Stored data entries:
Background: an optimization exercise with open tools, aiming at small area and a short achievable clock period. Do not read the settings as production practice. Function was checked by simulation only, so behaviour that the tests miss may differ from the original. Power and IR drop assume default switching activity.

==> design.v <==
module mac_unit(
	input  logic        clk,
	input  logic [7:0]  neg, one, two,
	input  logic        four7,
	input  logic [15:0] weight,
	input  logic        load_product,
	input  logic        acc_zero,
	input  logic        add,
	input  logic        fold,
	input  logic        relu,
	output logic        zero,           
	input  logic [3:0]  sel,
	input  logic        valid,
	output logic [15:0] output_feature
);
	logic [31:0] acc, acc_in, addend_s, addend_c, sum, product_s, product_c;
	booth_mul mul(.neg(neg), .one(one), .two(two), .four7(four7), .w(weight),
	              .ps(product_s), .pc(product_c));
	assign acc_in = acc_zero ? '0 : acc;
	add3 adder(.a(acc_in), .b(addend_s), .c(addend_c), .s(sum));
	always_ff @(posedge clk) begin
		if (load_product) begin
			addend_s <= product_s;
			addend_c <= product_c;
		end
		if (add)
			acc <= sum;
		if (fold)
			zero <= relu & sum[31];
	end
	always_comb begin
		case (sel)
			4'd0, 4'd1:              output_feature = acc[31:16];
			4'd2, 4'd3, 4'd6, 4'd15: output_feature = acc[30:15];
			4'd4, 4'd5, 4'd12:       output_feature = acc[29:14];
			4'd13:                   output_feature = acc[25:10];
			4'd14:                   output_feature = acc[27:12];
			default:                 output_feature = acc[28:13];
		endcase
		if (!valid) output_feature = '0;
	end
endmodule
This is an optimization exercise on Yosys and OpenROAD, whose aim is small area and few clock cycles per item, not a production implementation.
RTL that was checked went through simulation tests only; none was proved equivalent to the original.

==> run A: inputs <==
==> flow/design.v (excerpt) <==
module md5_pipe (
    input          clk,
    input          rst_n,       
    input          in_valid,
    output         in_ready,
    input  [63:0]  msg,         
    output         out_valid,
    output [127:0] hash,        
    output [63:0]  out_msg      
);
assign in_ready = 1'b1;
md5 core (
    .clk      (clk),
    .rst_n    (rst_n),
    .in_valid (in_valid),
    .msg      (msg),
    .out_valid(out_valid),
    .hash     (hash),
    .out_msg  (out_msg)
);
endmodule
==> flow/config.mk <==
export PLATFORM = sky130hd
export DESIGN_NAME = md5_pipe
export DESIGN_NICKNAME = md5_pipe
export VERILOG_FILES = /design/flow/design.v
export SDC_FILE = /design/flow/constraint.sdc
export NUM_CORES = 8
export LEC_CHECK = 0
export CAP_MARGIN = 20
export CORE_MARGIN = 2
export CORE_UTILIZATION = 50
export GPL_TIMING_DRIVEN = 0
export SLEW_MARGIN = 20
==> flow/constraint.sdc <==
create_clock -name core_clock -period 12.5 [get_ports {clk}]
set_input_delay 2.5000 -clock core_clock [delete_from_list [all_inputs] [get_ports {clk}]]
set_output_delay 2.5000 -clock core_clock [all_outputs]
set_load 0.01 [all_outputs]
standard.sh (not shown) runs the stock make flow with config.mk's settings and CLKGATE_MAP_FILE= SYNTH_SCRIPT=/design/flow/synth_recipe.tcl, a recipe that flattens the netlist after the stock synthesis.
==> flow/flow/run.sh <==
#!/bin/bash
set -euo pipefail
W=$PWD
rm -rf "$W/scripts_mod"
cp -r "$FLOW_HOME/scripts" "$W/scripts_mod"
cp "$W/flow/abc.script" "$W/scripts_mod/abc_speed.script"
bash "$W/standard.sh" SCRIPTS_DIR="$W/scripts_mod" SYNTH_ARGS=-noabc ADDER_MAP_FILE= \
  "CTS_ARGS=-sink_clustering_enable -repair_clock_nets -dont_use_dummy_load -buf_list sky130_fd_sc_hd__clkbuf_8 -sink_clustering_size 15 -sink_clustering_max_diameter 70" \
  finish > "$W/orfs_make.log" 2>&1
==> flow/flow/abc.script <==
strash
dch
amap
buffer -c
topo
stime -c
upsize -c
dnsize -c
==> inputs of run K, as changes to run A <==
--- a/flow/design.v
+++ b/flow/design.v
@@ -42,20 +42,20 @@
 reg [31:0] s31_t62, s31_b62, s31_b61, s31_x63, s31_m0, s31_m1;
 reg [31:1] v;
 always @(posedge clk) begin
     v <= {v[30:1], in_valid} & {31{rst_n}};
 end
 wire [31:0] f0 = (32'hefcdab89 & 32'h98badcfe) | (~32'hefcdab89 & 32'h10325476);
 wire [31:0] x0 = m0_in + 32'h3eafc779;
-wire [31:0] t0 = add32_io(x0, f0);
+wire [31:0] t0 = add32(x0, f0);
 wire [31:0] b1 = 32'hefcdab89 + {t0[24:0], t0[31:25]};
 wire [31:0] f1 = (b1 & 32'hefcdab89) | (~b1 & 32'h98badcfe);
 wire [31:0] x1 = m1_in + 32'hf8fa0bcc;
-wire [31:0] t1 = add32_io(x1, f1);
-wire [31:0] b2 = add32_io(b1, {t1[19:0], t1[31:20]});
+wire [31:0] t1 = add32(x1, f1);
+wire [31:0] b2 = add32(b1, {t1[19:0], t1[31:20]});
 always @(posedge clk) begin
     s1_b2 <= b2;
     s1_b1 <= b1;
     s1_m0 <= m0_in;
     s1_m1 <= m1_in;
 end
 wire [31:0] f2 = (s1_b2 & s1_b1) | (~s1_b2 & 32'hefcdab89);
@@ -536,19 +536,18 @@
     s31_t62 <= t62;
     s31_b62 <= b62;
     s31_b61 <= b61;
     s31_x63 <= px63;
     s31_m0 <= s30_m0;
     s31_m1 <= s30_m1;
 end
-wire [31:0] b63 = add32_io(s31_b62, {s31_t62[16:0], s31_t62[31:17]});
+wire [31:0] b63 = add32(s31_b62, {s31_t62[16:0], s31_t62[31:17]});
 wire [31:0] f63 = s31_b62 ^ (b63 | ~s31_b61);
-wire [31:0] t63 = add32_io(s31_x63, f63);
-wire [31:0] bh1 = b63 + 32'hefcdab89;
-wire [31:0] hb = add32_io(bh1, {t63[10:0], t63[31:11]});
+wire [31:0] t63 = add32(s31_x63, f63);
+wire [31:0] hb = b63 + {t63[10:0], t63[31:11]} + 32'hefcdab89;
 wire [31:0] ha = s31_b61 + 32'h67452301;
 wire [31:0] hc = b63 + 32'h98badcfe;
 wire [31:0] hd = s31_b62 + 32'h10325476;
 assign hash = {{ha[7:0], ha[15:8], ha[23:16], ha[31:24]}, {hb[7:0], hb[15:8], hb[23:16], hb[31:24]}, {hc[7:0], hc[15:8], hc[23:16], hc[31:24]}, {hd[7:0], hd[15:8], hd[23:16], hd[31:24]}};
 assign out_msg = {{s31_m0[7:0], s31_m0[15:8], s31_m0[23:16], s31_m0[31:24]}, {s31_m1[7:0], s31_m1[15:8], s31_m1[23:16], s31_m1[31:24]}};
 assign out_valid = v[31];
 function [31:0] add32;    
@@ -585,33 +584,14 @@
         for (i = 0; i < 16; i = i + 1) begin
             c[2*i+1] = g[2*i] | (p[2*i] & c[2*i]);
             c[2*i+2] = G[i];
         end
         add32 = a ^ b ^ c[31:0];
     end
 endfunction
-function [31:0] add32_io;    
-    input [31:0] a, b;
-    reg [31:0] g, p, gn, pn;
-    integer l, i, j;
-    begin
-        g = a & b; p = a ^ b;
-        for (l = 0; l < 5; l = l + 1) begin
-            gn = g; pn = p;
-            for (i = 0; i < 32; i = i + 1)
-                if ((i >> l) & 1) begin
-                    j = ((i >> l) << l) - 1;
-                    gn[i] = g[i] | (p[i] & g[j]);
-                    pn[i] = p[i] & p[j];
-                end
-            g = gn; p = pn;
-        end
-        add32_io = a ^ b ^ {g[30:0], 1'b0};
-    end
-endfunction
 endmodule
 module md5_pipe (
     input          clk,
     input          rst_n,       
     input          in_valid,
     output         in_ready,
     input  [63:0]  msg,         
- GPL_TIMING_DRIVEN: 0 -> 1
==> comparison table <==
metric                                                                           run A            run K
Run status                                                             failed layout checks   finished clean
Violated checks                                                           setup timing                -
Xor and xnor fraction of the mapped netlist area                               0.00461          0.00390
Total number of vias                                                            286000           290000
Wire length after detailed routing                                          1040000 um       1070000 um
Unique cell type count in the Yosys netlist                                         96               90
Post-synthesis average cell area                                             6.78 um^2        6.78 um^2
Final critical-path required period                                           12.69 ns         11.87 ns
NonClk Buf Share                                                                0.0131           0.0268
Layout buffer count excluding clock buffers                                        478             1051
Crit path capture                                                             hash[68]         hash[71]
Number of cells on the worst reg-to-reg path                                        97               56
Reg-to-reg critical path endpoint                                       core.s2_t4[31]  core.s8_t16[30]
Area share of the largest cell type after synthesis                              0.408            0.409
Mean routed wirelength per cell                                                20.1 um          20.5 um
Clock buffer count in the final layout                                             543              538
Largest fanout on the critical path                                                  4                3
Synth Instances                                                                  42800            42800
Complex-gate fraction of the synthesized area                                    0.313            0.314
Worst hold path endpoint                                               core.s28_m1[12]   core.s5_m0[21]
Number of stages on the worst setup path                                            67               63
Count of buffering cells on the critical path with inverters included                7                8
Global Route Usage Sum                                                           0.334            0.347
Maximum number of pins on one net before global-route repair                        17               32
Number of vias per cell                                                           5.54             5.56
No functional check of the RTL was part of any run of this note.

** Task prompt **
Extract from the records above the lines from the one containing "--- a/flow/design.v" to the one containing "wire [31:0] x0 = m0_in + 32'h3eafc779;", both lines included, exactly as they appear and with nothing else.

** Result of this exercise **
--- a/flow/design.v
+++ b/flow/design.v
@@ -42,20 +42,20 @@
 reg [31:0] s31_t62, s31_b62, s31_b61, s31_x63, s31_m0, s31_m1;
 reg [31:1] v;
 always @(posedge clk) begin
     v <= {v[30:1], in_valid} & {31{rst_n}};
 end
 wire [31:0] f0 = (32'hefcdab89 & 32'h98badcfe) | (~32'hefcdab89 & 32'h10325476);
 wire [31:0] x0 = m0_in + 32'h3eafc779;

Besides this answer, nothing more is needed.